Religion
- Affiliation: Hinduism
- Deity: Siva lingam

Location
- Location: Bhubaneswar
- State: Orissa
- Country: India
- Interactive map of Ghanteswara Siva Temple
- Coordinates: 20°15′53″N 85°51′40″E﻿ / ﻿20.26472°N 85.86111°E

Architecture
- Type: kalingan Kalinga Architecture
- Elevation: 17 m (56 ft)

= Ghanteswara Siva Temple =

Ghanteswara Siva Temple is located in the Kapileswara precinct. The enshrined deity is a Siva-lingam over a square yonipitha made of laterite. The temple has a vimana in pidha order. It is triratha on plan. The temple is facing towards west. The total height of the temple is 2.83 m. (bada 1.13 m, gandi 1.00 m and mastaka 0.70 m). The gandi has three tiers. The doorjambs measure 0.82 m in height x 0.41 m in width.
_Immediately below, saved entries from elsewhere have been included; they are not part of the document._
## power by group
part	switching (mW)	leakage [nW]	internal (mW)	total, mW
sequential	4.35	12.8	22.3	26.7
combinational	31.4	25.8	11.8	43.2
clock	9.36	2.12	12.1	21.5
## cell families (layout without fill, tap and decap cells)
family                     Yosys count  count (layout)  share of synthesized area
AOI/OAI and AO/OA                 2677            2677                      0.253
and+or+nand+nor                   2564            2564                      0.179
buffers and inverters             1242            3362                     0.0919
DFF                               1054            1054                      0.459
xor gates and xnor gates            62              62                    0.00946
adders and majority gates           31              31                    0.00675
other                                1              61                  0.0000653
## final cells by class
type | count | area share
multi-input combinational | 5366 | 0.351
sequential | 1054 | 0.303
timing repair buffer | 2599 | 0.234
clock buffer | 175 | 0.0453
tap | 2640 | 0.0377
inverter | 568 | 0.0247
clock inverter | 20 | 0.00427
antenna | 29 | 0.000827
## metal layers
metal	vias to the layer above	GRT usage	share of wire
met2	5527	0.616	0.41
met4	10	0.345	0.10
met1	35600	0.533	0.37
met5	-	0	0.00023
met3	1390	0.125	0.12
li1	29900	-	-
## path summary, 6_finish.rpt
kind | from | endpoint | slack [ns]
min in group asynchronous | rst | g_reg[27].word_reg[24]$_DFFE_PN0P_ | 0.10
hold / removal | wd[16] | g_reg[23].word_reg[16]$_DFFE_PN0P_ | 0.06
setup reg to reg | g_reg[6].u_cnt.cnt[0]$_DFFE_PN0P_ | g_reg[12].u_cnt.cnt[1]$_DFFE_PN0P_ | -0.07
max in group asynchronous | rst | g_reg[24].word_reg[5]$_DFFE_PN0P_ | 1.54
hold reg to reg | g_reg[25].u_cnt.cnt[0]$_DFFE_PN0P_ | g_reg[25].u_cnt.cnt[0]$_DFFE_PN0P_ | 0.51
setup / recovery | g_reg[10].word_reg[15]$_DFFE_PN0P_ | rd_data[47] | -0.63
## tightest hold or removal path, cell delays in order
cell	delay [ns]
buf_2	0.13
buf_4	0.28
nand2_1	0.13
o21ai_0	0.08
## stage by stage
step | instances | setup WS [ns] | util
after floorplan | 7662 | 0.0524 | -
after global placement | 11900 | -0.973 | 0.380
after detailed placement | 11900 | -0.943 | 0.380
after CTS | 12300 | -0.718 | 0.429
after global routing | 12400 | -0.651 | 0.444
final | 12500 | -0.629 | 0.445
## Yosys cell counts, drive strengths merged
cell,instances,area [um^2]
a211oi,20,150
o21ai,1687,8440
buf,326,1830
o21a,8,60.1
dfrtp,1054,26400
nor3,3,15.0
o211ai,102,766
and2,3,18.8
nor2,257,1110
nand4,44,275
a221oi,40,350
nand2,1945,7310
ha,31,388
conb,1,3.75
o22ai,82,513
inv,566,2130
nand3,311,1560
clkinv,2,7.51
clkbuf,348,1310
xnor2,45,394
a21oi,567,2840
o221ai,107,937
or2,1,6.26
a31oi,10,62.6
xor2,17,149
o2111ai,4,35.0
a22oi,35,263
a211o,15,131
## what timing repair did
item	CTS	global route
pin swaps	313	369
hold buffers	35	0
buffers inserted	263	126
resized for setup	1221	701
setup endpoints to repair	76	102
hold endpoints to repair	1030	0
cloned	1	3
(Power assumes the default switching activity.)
--- src/rtl/eth_pkg.sv ---
// Shared types and constants for the Ethernet TX scheduler.
package eth_pkg;

    localparam int ETH_ADDR_W    = 10;
    localparam int ETH_DATA_W    = 8;
    localparam int ETH_FRAME_LEN = 526;

    typedef enum logic [2:0] {
        S_IDLE,
        S_FILL,
        S_START,
        S_WAIT_BUSY,
        S_WAIT_DONE,
        S_RELEASE
    } eth_sched_state_t;

endpackage

--- src/rtl/eth_tx_sched_if.sv ---
// Producer/transmitter side bundle of the TX scheduler; slave is the scheduler view.
interface eth_tx_sched_if #(
    parameter int NREQ   = 4,
    parameter int ADDR_W = 10,
    parameter int DATA_W = 8
);
    logic                     clk_en;
    logic [NREQ-1:0]          req;
    logic [NREQ-1:0]          commit;
    logic [NREQ-1:0]          src_wr_en;
    logic [NREQ*ADDR_W-1:0]   src_wr_addr;
    logic [NREQ*DATA_W-1:0]   src_wr_data;
    logic [NREQ-1:0]          grant;
    logic [NREQ-1:0]          done;
    logic                     err;
    logic                     bram_wr_en;
    logic [ADDR_W-1:0]        bram_wr_addr;
    logic [DATA_W-1:0]        bram_wr_data;
    logic                     tx_start;
    logic                     tx_busy;

    modport master (
        output clk_en, req, commit, src_wr_en, src_wr_addr, src_wr_data, tx_busy,
        input  grant, done, err, bram_wr_en, bram_wr_addr, bram_wr_data, tx_start
    );

    modport slave (
        input  clk_en, req, commit, src_wr_en, src_wr_addr, src_wr_data, tx_busy,
        output grant, done, err, bram_wr_en, bram_wr_addr, bram_wr_data, tx_start
    );

endinterface

--- src/rtl/eth_rr_arb.sv ---
// Combinational round-robin pick: first set request at or after the pointer, wrapping.
module eth_rr_arb #(
    parameter  int NREQ = 4,
    localparam int IW   = (NREQ > 1) ? $clog2(NREQ) : 1
) (
    input  logic [NREQ-1:0] req_i,
    input  logic [IW-1:0]   ptr_i,
    output logic [NREQ-1:0] gnt_o,
    output logic [IW-1:0]   idx_o,
    output logic            vld_o
);

    int j;

    always_comb begin
        gnt_o = '0;
        idx_o = '0;
        vld_o = 1'b0;
        j     = 0;
        for (int k = 0; k < NREQ; k++) begin
            j = int'(ptr_i) + k;
            if (j >= NREQ) j = j - NREQ;
            if (!vld_o && req_i[j]) begin
                vld_o    = 1'b1;
                gnt_o[j] = 1'b1;
                idx_o    = IW'(j);
            end
        end
    end

endmodule

--- src/rtl/eth_tx_sched.sv ---
// Round-robin owner of the TX frame BRAM and transmitter: write mux, FSM and optional watchdog.
// Build option: define ETH_TX_SCHED_WDOG_EN to bound the wait for the transmitter.
import eth_pkg::*;

module eth_tx_sched #(
    parameter int NREQ        = 4,
    parameter int ADDR_W      = ETH_ADDR_W,
    parameter int DATA_W      = ETH_DATA_W,
    parameter int WDOG_CYCLES = 2000000
) (
    input logic           clk,
    input logic           rst_n,
    eth_tx_sched_if.slave bus
);

    localparam int IW = (NREQ > 1) ? $clog2(NREQ) : 1;

    eth_sched_state_t state_q;
    logic [NREQ-1:0]  grant_q, done_q;
    logic             tx_start_q;
    logic [IW-1:0]    rr_q, owner_q;

    logic [NREQ-1:0]  arb_gnt_d;
    logic [IW-1:0]    arb_idx_d, rr_d;
    logic             arb_vld_d, own_commit_d, own_req_d;
    logic             wr_en_d;
    logic [ADDR_W-1:0] wr_addr_d;
    logic [DATA_W-1:0] wr_data_d;

    eth_rr_arb #(.NREQ(NREQ)) u_arb (
        .req_i (bus.req),
        .ptr_i (rr_q),
        .gnt_o (arb_gnt_d),
        .idx_o (arb_idx_d),
        .vld_o (arb_vld_d)
    );

    assign rr_d         = (owner_q == IW'(NREQ - 1)) ? '0 : owner_q + 1'b1;
    assign own_commit_d = |(bus.commit & grant_q);
    assign own_req_d    = |(bus.req & grant_q);

    // Only the owner reaches the BRAM, and only while it is filling.
    always_comb begin
        wr_en_d   = 1'b0;
        wr_addr_d = '0;
        wr_data_d = '0;
        if (state_q == S_FILL) begin
            for (int i = 0; i < NREQ; i++) begin
                if (grant_q[i]) begin
                    wr_en_d   = bus.src_wr_en[i];
                    wr_addr_d = bus.src_wr_addr[i*ADDR_W +: ADDR_W];
                    wr_data_d = bus.src_wr_data[i*DATA_W +: DATA_W];
                end
            end
        end
    end

`ifdef ETH_TX_SCHED_WDOG_EN
    localparam int WD_W = $clog2(WDOG_CYCLES + 1);
    logic [WD_W-1:0] wdog_q;
    logic            err_q;
    assign bus.err = err_q;
`else
    assign bus.err = 1'b0;
`endif

    always_ff @(posedge clk or negedge rst_n) begin
        if (!rst_n) begin
            state_q    <= S_IDLE;
            grant_q    <= '0;
            done_q     <= '0;
            tx_start_q <= 1'b0;
            rr_q       <= '0;
            owner_q    <= '0;
`ifdef ETH_TX_SCHED_WDOG_EN
            wdog_q     <= '0;
            err_q      <= 1'b0;
`endif
        end else begin
            done_q <= '0;
`ifdef ETH_TX_SCHED_WDOG_EN
            err_q  <= 1'b0;
`endif
            case (state_q)
                // A busy transmitter may be a frame left over from before reset.
                S_IDLE: if (arb_vld_d && !bus.tx_busy) begin
                    grant_q <= arb_gnt_d;
                    owner_q <= arb_idx_d;
                    state_q <= S_FILL;
                end
                S_FILL: begin
                    if (own_commit_d) begin
                        tx_start_q <= 1'b1;
                        state_q    <= S_START;
`ifdef ETH_TX_SCHED_WDOG_EN
                        wdog_q     <= '0;
`endif
                    end else if (!own_req_d) begin
                        state_q <= S_RELEASE;
                    end
                end
                S_START: if (bus.tx_busy) begin
                    tx_start_q <= 1'b0;
                    state_q    <= S_WAIT_BUSY;
                end
                S_WAIT_BUSY: if (bus.tx_busy) state_q <= S_WAIT_DONE;
                S_WAIT_DONE: if (!bus.tx_busy) begin
                    done_q  <= grant_q;
                    state_q <= S_RELEASE;
                end
                S_RELEASE: begin
                    grant_q <= '0;
                    rr_q    <= rr_d;
                    state_q <= S_IDLE;
                end
                default: state_q <= S_IDLE;
            endcase
`ifdef ETH_TX_SCHED_WDOG_EN
            if (state_q == S_START || state_q == S_WAIT_BUSY || state_q == S_WAIT_DONE) begin
                if (wdog_q == WD_W'(WDOG_CYCLES - 1)) begin
                    tx_start_q <= 1'b0;
                    done_q     <= grant_q;
                    err_q      <= 1'b1;
                    state_q    <= S_RELEASE;
                end else begin
                    wdog_q <= wdog_q + 1'b1;
                end
            end
`endif
        end
    end

    assign bus.grant        = grant_q;
    assign bus.done         = done_q;
    assign bus.tx_start     = tx_start_q;
    assign bus.bram_wr_en   = wr_en_d;
    assign bus.bram_wr_addr = wr_addr_d;
    assign bus.bram_wr_data = wr_data_d;

endmodule

--- src/flat_wrapper.sv ---
// flat-port wrapper written by rule: the top's interface ports become plain ports
module eth_tx_sched_flat 
#(
    parameter int NREQ        = 4,
    parameter int ADDR_W      = ETH_ADDR_W,
    parameter int DATA_W      = ETH_DATA_W,
    parameter int WDOG_CYCLES = 2000000
)
  (clk, rst_n, bus_clk_en, bus_req, bus_commit, bus_src_wr_en, bus_src_wr_addr, bus_src_wr_data, bus_tx_busy, bus_grant, bus_done, bus_err, bus_bram_wr_en, bus_bram_wr_addr, bus_bram_wr_data, bus_tx_start);
  eth_tx_sched_if #(.NREQ(NREQ), .ADDR_W(ADDR_W), .DATA_W(DATA_W)) bus_i ();
  input logic clk;
  input logic rst_n;
  input wire logic [$bits(bus_i.clk_en)-1:0] bus_clk_en;
  input wire logic [$bits(bus_i.req)-1:0] bus_req;
  input wire logic [$bits(bus_i.commit)-1:0] bus_commit;
  input wire logic [$bits(bus_i.src_wr_en)-1:0] bus_src_wr_en;
  input wire logic [$bits(bus_i.src_wr_addr)-1:0] bus_src_wr_addr;
  input wire logic [$bits(bus_i.src_wr_data)-1:0] bus_src_wr_data;
  input wire logic [$bits(bus_i.tx_busy)-1:0] bus_tx_busy;
  output wire logic [$bits(bus_i.grant)-1:0] bus_grant;
  output wire logic [$bits(bus_i.done)-1:0] bus_done;
  output wire logic [$bits(bus_i.err)-1:0] bus_err;
  output wire logic [$bits(bus_i.bram_wr_en)-1:0] bus_bram_wr_en;
  output wire logic [$bits(bus_i.bram_wr_addr)-1:0] bus_bram_wr_addr;
  output wire logic [$bits(bus_i.bram_wr_data)-1:0] bus_bram_wr_data;
  output wire logic [$bits(bus_i.tx_start)-1:0] bus_tx_start;
  assign bus_i.clk_en = bus_clk_en;
  assign bus_i.req = bus_req;
  assign bus_i.commit = bus_commit;
  assign bus_i.src_wr_en = bus_src_wr_en;
  assign bus_i.src_wr_addr = bus_src_wr_addr;
  assign bus_i.src_wr_data = bus_src_wr_data;
  assign bus_i.tx_busy = bus_tx_busy;
  assign bus_grant = bus_i.grant;
  assign bus_done = bus_i.done;
  assign bus_err = bus_i.err;
  assign bus_bram_wr_en = bus_i.bram_wr_en;
  assign bus_bram_wr_addr = bus_i.bram_wr_addr;
  assign bus_bram_wr_data = bus_i.bram_wr_data;
  assign bus_tx_start = bus_i.tx_start;
  eth_tx_sched #(.NREQ(NREQ), .ADDR_W(ADDR_W), .DATA_W(DATA_W), .WDOG_CYCLES(WDOG_CYCLES)) u_core (.clk(clk), .rst_n(rst_n), .bus(bus_i));
endmodule
--- config.mk ---
export PLATFORM = sky130hd
export DESIGN_NAME = eth_tx_sched_flat
export DESIGN_NICKNAME = d
export VERILOG_FILES = /design/src/rtl/eth_pkg.sv /design/src/rtl/eth_tx_sched_if.sv /design/src/rtl/eth_rr_arb.sv /design/src/rtl/eth_tx_sched.sv /design/src/flat_wrapper.sv
export SDC_FILE = /design/constraint.sdc
export NUM_CORES = 1
export LEC_CHECK = 0
export BUFFER_PORTS_ARGS = -buffer_cell sky130_fd_sc_hd__buf_2
export CORE_MARGIN = 10
export CORE_UTILIZATION = 40
export DETAILED_ROUTE_END_ITERATION = 6
export PLACE_DENSITY = 0.76
export SETUP_SLACK_MARGIN = 0.02
export SYNTH_ARGS = -nofsm -noshare
export SYNTH_HDL_FRONTEND = slang
export SYNTH_SLANG_ARGS = --single-unit
--- constraint.sdc ---
create_clock -name clk -period 2.65 [get_ports clk]
set_clock_uncertainty 0.15 [all_clocks]
set_input_delay 0.1325 -clock clk [delete_from_list [all_inputs] [get_ports clk]]
set_output_delay 0.1325 -clock clk [all_outputs]
set_load 0.1 [all_outputs]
The cella measure 0.90 square m, whereas the temple measure 1.53 square m. There is an inscription in the lalatabimba. The temple is surrounded by Bhoga-mandapa of Kapileswara temple in north. At a distance of 15.50 m, Rosasala pathway in east, Dutiya Kapileswara temple in the west at a distance of 8.40 m and Gupteswar temple in south at a distance on 6.45 m.